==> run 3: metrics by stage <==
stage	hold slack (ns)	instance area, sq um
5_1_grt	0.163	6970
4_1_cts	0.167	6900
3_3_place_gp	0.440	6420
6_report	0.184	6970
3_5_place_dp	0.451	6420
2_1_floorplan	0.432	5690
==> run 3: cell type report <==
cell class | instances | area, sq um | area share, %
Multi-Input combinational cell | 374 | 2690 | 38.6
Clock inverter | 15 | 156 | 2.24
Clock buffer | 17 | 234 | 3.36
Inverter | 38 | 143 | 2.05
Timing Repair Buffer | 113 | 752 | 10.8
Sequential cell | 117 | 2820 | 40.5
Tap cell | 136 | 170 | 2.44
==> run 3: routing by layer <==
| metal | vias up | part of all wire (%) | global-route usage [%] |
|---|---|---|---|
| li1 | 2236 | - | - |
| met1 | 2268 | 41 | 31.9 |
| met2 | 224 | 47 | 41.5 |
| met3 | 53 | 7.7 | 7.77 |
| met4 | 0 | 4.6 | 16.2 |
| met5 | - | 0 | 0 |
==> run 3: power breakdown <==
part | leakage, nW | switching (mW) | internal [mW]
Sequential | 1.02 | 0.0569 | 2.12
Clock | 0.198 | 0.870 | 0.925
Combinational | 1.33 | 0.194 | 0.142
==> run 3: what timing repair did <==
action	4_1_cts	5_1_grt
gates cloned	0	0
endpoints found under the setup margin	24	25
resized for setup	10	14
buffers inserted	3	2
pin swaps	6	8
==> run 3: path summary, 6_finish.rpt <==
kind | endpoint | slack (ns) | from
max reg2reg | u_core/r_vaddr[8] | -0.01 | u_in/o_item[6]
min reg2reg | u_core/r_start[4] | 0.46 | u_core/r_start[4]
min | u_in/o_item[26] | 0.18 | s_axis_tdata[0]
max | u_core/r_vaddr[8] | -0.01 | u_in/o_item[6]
----------
Work order: From the line containing "Clock inverter | 15 | 156 | 2.24" to the last line of the listing, write everything out exactly. Nothing outside that stretch belongs.

Completed exercise:
Clock inverter | 15 | 156 | 2.24
Clock buffer | 17 | 234 | 3.36
Inverter | 38 | 143 | 2.05
Timing Repair Buffer | 113 | 752 | 10.8
Sequential cell | 117 | 2820 | 40.5
Tap cell | 136 | 170 | 2.44
==> run 3: routing by layer <==
| metal | vias up | part of all wire (%) | global-route usage [%] |
|---|---|---|---|
| li1 | 2236 | - | - |
| met1 | 2268 | 41 | 31.9 |
| met2 | 224 | 47 | 41.5 |
| met3 | 53 | 7.7 | 7.77 |
| met4 | 0 | 4.6 | 16.2 |
| met5 | - | 0 | 0 |
==> run 3: power breakdown <==
part | leakage, nW | switching (mW) | internal [mW]
Sequential | 1.02 | 0.0569 | 2.12
Clock | 0.198 | 0.870 | 0.925
Combinational | 1.33 | 0.194 | 0.142
==> run 3: what timing repair did <==
action	4_1_cts	5_1_grt
gates cloned	0	0
endpoints found under the setup margin	24	25
resized for setup	10	14
buffers inserted	3	2
pin swaps	6	8
==> run 3: path summary, 6_finish.rpt <==
kind | endpoint | slack (ns) | from
max reg2reg | u_core/r_vaddr[8] | -0.01 | u_in/o_item[6]
min reg2reg | u_core/r_start[4] | 0.46 | u_core/r_start[4]
min | u_in/o_item[26] | 0.18 | s_axis_tdata[0]
max | u_core/r_vaddr[8] | -0.01 | u_in/o_item[6]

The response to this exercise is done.